Your objective: Lines that include "instances" make up the answer; copy all of them from the data below.

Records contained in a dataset
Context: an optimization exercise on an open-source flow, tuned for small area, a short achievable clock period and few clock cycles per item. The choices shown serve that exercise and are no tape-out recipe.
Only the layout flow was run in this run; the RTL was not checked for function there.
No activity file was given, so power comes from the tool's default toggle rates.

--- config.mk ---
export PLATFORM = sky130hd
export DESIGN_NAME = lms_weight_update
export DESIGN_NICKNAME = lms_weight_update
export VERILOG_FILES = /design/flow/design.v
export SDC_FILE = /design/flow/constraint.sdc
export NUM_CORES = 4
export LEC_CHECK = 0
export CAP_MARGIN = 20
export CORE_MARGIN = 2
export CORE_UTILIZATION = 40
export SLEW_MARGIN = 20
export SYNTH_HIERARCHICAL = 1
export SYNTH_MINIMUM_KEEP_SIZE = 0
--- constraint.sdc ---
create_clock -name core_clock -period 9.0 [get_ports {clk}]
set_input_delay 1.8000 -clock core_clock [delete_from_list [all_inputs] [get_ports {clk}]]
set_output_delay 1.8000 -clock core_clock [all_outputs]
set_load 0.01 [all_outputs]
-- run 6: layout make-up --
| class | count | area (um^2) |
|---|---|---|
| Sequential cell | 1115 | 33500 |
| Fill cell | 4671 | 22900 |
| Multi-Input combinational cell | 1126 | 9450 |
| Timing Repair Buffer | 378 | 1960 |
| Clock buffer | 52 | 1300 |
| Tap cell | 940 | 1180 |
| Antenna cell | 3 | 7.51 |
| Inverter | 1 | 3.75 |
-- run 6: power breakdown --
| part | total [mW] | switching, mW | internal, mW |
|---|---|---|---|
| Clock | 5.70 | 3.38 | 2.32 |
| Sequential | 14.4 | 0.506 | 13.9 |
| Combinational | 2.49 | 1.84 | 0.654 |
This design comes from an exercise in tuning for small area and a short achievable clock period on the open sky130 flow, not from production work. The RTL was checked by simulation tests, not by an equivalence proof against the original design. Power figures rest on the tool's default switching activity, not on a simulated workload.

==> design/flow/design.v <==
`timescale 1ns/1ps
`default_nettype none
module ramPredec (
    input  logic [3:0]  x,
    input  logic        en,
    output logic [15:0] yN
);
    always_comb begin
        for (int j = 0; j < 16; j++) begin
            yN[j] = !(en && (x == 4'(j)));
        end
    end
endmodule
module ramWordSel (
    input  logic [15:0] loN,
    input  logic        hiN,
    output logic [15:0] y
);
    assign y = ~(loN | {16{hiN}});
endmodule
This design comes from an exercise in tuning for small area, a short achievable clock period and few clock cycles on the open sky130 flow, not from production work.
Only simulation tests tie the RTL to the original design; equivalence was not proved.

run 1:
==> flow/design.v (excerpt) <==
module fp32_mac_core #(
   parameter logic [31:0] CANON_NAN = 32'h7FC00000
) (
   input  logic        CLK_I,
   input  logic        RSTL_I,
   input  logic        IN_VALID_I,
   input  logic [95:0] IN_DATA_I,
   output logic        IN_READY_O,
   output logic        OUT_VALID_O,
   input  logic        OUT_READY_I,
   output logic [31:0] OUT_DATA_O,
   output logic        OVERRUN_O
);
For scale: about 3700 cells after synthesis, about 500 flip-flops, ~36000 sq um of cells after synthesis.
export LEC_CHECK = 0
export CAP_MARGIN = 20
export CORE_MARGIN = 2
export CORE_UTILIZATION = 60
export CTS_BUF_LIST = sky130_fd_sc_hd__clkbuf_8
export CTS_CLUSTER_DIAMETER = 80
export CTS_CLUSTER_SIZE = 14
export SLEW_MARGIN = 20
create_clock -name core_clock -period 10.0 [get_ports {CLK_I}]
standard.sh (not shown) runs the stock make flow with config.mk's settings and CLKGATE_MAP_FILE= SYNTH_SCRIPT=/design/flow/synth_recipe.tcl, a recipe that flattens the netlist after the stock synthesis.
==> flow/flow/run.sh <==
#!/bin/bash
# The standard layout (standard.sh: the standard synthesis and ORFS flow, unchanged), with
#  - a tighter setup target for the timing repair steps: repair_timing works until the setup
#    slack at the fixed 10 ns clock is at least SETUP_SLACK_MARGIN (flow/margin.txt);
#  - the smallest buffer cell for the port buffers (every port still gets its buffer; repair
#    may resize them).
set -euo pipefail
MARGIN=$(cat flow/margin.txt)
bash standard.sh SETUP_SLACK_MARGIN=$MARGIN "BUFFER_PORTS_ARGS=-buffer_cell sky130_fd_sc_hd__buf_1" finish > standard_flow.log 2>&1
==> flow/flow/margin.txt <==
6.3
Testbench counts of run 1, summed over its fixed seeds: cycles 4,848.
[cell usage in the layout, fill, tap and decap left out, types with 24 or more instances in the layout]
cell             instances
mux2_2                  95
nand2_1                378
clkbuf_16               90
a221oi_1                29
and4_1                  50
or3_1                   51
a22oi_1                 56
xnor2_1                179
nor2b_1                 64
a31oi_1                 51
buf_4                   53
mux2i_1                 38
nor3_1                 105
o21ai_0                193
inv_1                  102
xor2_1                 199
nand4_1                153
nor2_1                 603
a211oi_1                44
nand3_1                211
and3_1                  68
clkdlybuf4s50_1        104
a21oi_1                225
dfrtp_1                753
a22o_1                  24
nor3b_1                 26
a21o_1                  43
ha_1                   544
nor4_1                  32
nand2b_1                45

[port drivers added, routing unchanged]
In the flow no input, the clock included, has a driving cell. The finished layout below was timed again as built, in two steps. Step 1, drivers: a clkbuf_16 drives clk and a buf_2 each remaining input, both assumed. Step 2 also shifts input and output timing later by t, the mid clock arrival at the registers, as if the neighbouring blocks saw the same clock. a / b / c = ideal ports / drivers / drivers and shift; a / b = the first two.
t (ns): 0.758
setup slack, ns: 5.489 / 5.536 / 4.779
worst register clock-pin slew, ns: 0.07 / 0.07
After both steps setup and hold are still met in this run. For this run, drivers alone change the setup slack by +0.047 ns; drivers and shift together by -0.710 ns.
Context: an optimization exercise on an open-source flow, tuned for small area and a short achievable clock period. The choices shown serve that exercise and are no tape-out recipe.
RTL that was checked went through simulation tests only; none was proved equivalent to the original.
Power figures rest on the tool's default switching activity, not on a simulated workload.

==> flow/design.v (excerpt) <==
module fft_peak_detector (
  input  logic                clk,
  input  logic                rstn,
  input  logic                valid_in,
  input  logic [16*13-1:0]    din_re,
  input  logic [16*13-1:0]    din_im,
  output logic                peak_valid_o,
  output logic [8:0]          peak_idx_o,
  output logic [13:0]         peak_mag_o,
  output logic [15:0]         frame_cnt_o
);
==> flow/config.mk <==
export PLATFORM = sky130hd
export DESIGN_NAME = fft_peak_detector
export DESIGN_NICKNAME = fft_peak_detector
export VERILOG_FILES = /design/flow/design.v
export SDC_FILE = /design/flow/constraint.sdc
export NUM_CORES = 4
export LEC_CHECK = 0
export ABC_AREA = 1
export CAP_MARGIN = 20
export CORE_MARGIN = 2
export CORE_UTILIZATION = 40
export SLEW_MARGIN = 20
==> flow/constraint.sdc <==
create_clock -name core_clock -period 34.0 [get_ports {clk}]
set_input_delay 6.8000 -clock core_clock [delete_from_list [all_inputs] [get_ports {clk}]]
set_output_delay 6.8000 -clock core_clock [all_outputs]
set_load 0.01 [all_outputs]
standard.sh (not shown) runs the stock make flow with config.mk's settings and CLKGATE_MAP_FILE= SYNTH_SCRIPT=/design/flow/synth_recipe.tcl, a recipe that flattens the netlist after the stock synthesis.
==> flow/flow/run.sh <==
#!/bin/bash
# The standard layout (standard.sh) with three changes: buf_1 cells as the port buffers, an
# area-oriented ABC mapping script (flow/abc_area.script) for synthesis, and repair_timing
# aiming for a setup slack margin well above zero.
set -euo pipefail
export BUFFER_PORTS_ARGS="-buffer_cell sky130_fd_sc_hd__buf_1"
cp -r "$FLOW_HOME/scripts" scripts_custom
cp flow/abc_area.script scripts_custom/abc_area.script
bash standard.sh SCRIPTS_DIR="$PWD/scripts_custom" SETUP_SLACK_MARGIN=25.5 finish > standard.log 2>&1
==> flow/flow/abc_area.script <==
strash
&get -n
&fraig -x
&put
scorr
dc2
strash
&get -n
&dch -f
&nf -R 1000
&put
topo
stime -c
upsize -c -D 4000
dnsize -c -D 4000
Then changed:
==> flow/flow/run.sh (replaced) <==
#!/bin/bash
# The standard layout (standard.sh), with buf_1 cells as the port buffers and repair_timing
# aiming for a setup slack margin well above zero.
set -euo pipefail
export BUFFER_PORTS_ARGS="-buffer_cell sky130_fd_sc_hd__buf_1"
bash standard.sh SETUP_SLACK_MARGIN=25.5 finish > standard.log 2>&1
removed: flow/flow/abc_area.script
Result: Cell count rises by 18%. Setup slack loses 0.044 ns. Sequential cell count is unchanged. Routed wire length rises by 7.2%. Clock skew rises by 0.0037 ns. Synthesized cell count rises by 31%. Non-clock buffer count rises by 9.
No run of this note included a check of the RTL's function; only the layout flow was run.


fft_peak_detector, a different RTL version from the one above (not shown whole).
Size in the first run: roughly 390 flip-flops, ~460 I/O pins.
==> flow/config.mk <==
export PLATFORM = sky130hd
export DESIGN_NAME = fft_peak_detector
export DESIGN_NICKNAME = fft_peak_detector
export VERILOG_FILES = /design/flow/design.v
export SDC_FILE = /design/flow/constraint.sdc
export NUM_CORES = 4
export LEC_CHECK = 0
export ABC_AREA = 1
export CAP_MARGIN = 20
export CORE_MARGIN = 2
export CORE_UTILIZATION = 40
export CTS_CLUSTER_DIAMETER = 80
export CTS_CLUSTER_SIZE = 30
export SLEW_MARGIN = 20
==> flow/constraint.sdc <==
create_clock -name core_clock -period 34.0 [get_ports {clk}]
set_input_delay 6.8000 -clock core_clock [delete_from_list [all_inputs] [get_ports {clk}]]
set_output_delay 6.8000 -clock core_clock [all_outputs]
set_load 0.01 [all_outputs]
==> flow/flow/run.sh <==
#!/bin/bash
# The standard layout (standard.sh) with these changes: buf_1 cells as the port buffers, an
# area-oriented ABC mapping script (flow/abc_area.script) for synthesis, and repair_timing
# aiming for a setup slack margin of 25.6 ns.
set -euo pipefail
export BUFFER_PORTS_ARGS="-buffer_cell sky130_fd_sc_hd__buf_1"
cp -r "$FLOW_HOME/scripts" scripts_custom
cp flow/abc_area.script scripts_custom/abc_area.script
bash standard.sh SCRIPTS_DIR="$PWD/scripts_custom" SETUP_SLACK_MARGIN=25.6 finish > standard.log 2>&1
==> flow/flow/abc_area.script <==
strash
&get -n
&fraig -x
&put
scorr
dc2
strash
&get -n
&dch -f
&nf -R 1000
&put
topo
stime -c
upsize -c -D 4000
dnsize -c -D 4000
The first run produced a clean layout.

Task answer:
[cell usage in the layout, fill, tap and decap left out, types with 24 or more instances in the layout]
cell             instances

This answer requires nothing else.